● **EXERCISE AIM**
Below is a listing. Set down exactly the lines from the one containing "cell,delay (ns)" through the one containing "buffers | 215 | 0 |", both ends included, and leave out the rest.

### DATASET RECORDS

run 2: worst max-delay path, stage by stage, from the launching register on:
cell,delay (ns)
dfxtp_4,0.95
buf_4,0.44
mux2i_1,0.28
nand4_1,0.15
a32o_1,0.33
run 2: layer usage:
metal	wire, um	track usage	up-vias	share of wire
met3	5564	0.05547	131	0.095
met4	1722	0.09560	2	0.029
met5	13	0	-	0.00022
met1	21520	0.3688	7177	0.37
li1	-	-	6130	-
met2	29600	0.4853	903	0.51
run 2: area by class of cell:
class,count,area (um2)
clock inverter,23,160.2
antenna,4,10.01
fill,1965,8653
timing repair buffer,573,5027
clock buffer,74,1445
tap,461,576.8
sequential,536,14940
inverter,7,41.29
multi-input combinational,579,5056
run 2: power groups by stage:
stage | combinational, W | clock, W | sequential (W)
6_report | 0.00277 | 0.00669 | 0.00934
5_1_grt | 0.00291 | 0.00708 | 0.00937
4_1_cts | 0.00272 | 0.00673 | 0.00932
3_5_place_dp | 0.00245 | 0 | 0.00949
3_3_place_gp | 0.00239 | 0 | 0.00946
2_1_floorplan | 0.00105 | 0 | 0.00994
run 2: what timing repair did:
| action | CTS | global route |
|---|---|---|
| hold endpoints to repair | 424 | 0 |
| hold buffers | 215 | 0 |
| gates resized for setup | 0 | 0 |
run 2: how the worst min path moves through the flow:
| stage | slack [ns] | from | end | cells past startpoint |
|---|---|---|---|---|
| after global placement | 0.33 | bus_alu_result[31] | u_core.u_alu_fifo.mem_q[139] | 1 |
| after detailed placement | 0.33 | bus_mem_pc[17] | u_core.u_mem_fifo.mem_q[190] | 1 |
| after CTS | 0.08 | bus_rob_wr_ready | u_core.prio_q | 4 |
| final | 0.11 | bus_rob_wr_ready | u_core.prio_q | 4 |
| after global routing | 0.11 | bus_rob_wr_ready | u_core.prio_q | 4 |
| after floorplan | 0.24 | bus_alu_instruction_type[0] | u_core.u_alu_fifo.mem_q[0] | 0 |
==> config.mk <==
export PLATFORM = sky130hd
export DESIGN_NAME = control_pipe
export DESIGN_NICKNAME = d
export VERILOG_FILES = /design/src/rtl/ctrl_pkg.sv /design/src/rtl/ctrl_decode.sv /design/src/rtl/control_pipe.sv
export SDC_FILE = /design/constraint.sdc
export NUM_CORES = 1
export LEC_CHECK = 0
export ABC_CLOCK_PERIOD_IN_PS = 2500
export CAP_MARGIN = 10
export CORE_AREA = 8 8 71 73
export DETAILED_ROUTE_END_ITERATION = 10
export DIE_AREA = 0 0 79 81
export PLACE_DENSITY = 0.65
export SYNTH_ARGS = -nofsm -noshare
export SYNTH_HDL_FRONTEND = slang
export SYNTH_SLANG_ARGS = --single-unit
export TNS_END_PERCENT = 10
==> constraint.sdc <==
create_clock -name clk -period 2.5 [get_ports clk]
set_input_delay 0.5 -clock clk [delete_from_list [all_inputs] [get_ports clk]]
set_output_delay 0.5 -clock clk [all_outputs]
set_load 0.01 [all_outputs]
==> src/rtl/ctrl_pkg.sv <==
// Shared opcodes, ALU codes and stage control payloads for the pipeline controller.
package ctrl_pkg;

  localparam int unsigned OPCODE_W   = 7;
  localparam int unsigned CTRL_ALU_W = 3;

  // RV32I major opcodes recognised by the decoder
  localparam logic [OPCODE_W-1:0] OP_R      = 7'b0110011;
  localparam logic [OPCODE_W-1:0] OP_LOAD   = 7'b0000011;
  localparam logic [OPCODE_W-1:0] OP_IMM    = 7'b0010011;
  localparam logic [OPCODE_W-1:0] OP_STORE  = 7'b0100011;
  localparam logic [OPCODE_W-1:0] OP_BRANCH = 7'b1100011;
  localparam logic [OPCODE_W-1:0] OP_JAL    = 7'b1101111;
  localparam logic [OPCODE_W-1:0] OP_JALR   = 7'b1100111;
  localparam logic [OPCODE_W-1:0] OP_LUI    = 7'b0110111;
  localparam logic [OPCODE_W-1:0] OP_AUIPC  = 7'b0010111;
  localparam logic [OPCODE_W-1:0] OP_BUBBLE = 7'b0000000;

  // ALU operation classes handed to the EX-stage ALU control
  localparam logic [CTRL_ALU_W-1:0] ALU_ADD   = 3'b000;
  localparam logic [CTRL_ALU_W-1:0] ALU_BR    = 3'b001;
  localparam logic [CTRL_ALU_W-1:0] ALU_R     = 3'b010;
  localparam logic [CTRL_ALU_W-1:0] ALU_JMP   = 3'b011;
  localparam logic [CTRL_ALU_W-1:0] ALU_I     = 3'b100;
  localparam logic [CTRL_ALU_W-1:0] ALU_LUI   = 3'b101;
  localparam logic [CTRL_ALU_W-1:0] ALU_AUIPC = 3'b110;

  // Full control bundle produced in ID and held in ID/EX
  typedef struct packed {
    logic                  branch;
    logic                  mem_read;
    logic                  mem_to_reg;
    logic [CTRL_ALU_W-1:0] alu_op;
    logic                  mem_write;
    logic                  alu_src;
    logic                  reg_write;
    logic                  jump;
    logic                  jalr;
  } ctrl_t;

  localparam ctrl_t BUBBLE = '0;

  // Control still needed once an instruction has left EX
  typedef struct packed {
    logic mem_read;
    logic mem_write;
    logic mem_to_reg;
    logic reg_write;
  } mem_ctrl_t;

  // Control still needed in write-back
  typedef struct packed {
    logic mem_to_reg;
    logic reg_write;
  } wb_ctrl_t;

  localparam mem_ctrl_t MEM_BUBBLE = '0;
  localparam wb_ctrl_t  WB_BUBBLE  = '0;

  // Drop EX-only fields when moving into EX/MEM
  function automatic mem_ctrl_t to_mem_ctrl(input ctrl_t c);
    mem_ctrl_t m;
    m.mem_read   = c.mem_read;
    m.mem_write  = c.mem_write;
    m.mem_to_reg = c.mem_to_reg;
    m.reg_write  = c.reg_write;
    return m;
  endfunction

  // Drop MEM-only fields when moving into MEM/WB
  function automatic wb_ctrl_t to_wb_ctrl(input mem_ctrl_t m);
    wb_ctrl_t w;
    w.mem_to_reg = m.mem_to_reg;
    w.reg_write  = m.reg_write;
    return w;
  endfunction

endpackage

######

● **ANSWER TO THE PROBLEM**
cell,delay (ns)
dfxtp_4,0.95
buf_4,0.44
mux2i_1,0.28
nand4_1,0.15
a32o_1,0.33
run 2: layer usage:
metal	wire, um	track usage	up-vias	share of wire
met3	5564	0.05547	131	0.095
met4	1722	0.09560	2	0.029
met5	13	0	-	0.00022
met1	21520	0.3688	7177	0.37
li1	-	-	6130	-
met2	29600	0.4853	903	0.51
run 2: area by class of cell:
class,count,area (um2)
clock inverter,23,160.2
antenna,4,10.01
fill,1965,8653
timing repair buffer,573,5027
clock buffer,74,1445
tap,461,576.8
sequential,536,14940
inverter,7,41.29
multi-input combinational,579,5056
run 2: power groups by stage:
stage | combinational, W | clock, W | sequential (W)
6_report | 0.00277 | 0.00669 | 0.00934
5_1_grt | 0.00291 | 0.00708 | 0.00937
4_1_cts | 0.00272 | 0.00673 | 0.00932
3_5_place_dp | 0.00245 | 0 | 0.00949
3_3_place_gp | 0.00239 | 0 | 0.00946
2_1_floorplan | 0.00105 | 0 | 0.00994
run 2: what timing repair did:
| action | CTS | global route |
|---|---|---|
| hold endpoints to repair | 424 | 0 |
| hold buffers | 215 | 0 |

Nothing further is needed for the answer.